[[ Materials provided, beginning ]]

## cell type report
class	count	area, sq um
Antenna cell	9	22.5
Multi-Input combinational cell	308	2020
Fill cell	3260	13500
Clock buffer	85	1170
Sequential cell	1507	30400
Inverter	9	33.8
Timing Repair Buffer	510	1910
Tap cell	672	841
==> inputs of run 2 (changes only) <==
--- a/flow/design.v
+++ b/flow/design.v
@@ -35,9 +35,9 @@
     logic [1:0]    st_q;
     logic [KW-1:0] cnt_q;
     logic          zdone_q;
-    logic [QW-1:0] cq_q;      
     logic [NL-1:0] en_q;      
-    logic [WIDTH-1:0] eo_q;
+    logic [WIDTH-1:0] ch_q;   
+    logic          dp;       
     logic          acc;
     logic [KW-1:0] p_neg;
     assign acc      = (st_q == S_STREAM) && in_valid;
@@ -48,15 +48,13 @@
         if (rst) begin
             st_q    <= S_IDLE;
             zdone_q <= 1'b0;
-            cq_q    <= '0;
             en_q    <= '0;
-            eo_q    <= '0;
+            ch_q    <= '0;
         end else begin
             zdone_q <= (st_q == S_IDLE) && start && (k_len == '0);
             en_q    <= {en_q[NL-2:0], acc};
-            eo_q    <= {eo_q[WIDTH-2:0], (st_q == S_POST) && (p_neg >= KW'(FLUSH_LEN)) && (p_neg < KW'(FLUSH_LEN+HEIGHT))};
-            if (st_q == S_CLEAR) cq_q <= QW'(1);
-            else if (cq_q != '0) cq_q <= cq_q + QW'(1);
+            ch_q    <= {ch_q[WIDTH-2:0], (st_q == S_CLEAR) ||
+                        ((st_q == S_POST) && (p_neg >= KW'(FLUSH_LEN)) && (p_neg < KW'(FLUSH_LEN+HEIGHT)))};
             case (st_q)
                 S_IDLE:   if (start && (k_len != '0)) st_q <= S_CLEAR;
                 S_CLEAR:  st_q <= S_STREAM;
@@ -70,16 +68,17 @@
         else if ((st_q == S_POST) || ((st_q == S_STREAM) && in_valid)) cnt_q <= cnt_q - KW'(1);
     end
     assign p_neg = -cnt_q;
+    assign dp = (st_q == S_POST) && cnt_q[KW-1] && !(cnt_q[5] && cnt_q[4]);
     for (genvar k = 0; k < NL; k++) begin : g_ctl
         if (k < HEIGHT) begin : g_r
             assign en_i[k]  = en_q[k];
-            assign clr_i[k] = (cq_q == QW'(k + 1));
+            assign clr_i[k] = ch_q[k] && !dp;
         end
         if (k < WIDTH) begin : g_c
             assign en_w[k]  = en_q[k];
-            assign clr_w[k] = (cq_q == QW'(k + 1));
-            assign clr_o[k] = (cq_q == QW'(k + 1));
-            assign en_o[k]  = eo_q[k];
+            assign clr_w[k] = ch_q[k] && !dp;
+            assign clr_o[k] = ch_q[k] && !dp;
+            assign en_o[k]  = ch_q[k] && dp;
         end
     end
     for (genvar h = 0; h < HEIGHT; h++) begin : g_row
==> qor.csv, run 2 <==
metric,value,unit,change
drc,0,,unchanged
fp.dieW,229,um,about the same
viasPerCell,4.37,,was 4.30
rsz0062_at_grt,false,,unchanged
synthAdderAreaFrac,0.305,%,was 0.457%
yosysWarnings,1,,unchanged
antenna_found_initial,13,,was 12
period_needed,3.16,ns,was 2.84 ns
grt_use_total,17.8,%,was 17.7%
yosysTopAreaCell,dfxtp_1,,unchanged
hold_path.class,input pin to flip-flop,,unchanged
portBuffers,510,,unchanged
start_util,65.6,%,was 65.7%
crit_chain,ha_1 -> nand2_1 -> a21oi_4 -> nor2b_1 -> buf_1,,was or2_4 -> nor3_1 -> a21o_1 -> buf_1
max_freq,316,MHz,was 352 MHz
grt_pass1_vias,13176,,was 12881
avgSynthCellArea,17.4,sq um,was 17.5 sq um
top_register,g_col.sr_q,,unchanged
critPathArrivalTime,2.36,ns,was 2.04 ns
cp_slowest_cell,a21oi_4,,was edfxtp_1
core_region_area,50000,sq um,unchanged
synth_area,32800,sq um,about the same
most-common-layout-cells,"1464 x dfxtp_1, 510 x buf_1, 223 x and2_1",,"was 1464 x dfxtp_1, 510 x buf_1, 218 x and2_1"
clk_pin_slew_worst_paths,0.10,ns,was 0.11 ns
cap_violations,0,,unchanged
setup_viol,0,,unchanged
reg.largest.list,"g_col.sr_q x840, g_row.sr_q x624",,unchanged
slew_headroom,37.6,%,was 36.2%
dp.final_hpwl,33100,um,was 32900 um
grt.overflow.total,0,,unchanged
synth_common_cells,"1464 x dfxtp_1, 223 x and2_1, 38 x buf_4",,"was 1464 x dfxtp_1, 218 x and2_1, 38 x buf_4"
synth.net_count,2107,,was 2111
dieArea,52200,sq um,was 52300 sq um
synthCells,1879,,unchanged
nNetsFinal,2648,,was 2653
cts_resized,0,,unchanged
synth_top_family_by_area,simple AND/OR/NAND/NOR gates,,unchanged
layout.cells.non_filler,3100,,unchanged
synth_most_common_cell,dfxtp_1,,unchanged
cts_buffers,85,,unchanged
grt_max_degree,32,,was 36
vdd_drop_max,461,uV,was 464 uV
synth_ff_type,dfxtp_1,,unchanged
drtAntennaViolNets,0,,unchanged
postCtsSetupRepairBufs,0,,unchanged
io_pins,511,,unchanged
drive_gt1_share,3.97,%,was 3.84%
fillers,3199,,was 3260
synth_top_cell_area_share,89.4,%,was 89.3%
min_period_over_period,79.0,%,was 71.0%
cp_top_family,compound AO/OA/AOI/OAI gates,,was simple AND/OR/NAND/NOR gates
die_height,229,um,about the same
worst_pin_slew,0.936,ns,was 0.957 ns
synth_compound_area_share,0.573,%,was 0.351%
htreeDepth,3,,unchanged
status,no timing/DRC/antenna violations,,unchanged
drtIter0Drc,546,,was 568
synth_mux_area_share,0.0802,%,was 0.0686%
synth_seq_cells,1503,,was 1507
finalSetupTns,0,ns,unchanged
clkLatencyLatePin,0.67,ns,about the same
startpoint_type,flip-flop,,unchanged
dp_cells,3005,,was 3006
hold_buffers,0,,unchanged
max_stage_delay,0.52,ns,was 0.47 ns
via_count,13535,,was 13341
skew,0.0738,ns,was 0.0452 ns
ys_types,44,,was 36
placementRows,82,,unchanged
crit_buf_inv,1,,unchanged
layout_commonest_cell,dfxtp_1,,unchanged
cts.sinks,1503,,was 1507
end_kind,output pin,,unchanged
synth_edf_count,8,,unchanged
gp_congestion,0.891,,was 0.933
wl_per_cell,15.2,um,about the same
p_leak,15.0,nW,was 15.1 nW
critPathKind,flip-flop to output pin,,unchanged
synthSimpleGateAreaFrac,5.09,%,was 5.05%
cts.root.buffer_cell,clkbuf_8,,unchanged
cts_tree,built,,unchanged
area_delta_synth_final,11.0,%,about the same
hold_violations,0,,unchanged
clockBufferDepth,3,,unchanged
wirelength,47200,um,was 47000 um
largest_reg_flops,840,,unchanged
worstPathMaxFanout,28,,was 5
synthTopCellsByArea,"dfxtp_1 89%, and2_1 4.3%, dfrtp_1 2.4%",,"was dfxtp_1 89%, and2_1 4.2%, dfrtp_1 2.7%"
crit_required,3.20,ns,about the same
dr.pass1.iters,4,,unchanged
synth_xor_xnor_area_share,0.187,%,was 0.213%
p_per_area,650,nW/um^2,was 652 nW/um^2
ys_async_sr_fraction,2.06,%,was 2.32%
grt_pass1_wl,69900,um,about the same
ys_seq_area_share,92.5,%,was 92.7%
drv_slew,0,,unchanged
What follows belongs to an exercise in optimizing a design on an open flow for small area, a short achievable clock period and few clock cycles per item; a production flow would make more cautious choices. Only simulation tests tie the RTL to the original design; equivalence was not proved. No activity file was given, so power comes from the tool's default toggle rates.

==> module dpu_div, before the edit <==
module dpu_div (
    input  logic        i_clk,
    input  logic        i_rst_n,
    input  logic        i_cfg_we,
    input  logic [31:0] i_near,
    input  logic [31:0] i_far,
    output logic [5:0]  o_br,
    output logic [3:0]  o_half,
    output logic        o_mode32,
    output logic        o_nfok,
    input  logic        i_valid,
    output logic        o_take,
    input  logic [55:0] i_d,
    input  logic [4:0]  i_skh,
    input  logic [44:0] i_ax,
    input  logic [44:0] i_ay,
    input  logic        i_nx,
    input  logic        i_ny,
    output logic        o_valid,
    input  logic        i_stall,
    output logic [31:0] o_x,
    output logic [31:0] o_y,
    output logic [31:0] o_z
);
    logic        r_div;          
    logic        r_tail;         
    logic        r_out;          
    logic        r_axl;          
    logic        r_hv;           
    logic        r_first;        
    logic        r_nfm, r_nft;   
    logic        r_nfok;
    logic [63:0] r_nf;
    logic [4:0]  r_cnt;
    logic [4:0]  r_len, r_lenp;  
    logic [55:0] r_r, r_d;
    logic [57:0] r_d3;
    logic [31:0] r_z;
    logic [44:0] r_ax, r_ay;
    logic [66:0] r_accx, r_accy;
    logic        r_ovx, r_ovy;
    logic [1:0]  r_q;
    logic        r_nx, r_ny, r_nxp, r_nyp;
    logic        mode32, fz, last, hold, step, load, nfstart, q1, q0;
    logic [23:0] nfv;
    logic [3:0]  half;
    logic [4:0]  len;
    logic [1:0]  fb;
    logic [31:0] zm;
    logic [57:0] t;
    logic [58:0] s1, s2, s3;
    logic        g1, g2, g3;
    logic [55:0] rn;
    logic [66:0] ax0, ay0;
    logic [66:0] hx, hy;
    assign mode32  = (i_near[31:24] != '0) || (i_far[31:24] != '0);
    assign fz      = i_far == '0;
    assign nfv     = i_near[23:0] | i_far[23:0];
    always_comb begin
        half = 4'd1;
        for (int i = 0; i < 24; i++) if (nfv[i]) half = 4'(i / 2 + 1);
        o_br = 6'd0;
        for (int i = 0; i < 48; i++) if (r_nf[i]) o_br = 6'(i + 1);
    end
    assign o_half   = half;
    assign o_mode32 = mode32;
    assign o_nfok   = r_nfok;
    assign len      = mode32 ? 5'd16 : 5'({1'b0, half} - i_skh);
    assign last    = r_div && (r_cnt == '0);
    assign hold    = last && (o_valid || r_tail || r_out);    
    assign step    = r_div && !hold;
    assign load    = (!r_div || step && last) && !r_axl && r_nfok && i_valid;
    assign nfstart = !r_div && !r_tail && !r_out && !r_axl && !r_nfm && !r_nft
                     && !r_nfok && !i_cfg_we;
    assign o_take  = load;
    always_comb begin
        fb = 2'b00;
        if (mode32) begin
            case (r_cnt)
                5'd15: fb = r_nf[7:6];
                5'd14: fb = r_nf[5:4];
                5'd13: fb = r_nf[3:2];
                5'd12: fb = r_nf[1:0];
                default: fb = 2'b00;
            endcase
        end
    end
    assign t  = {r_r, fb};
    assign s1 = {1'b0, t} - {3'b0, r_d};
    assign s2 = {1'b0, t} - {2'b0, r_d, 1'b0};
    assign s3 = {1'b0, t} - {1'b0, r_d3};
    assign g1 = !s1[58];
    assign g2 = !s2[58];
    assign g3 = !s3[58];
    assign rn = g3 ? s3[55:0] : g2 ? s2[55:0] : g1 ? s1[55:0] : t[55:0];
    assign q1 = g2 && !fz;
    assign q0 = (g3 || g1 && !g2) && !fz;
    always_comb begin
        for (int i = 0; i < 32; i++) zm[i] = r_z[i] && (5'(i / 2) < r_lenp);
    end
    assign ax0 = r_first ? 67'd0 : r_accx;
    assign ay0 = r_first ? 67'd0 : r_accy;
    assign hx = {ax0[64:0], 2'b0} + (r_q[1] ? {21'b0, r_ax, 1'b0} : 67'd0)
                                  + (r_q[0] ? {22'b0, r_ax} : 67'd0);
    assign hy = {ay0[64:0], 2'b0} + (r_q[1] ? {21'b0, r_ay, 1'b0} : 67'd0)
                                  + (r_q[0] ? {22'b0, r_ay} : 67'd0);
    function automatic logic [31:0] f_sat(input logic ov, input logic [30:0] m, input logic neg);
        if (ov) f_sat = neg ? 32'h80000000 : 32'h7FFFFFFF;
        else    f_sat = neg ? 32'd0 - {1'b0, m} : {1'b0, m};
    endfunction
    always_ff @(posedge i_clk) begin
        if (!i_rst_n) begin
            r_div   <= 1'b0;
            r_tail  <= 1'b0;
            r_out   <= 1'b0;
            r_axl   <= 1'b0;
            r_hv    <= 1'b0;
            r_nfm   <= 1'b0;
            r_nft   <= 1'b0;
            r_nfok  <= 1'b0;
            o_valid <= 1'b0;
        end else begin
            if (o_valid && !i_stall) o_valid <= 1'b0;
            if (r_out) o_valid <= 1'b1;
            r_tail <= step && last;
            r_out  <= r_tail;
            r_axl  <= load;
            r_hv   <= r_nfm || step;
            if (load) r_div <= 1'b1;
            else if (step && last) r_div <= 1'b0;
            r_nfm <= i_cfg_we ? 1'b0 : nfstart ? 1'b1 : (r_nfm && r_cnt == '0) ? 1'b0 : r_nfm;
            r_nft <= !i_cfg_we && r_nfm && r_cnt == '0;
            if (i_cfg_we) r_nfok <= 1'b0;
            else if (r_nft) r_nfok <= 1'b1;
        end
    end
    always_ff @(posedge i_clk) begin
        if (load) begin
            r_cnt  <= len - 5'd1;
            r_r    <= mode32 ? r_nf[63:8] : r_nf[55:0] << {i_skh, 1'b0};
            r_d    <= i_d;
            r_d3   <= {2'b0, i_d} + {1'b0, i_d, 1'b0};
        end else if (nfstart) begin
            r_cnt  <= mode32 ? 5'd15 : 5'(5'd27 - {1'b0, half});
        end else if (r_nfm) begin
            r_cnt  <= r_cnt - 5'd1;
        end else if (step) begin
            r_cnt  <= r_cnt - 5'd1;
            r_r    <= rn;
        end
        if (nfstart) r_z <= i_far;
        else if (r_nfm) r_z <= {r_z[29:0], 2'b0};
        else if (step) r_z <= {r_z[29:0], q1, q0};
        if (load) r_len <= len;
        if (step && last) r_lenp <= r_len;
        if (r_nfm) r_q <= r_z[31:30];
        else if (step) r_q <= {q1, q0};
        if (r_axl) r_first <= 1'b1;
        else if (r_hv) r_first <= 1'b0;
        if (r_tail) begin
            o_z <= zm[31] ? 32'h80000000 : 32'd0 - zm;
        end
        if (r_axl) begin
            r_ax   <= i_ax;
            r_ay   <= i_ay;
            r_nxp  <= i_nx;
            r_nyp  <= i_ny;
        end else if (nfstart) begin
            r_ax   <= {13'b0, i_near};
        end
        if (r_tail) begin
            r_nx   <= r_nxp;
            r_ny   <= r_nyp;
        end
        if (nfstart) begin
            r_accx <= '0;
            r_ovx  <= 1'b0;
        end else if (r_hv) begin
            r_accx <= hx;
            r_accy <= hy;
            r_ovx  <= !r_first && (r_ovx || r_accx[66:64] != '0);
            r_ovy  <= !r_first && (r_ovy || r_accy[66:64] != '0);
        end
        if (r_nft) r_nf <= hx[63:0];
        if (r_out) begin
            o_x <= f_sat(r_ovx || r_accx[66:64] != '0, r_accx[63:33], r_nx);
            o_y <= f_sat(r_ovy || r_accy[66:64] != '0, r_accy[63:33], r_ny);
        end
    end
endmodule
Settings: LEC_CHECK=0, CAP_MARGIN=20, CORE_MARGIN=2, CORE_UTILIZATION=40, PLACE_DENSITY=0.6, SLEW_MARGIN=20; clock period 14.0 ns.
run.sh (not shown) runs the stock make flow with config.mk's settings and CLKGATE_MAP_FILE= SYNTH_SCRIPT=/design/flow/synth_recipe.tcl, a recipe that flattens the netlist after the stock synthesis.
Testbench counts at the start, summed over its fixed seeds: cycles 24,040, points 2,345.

[[ Materials provided, end ]]

About this exercise
From the data above, return every line from the line that has "crit_chain,ha_1 -> nand2_1" up to and including the line that has "cp_slowest_cell,a21oi_4,,was edfxtp_1", exactly.

Your solution
crit_chain,ha_1 -> nand2_1 -> a21oi_4 -> nor2b_1 -> buf_1,,was or2_4 -> nor3_1 -> a21o_1 -> buf_1
max_freq,316,MHz,was 352 MHz
grt_pass1_vias,13176,,was 12881
avgSynthCellArea,17.4,sq um,was 17.5 sq um
top_register,g_col.sr_q,,unchanged
critPathArrivalTime,2.36,ns,was 2.04 ns
cp_slowest_cell,a21oi_4,,was edfxtp_1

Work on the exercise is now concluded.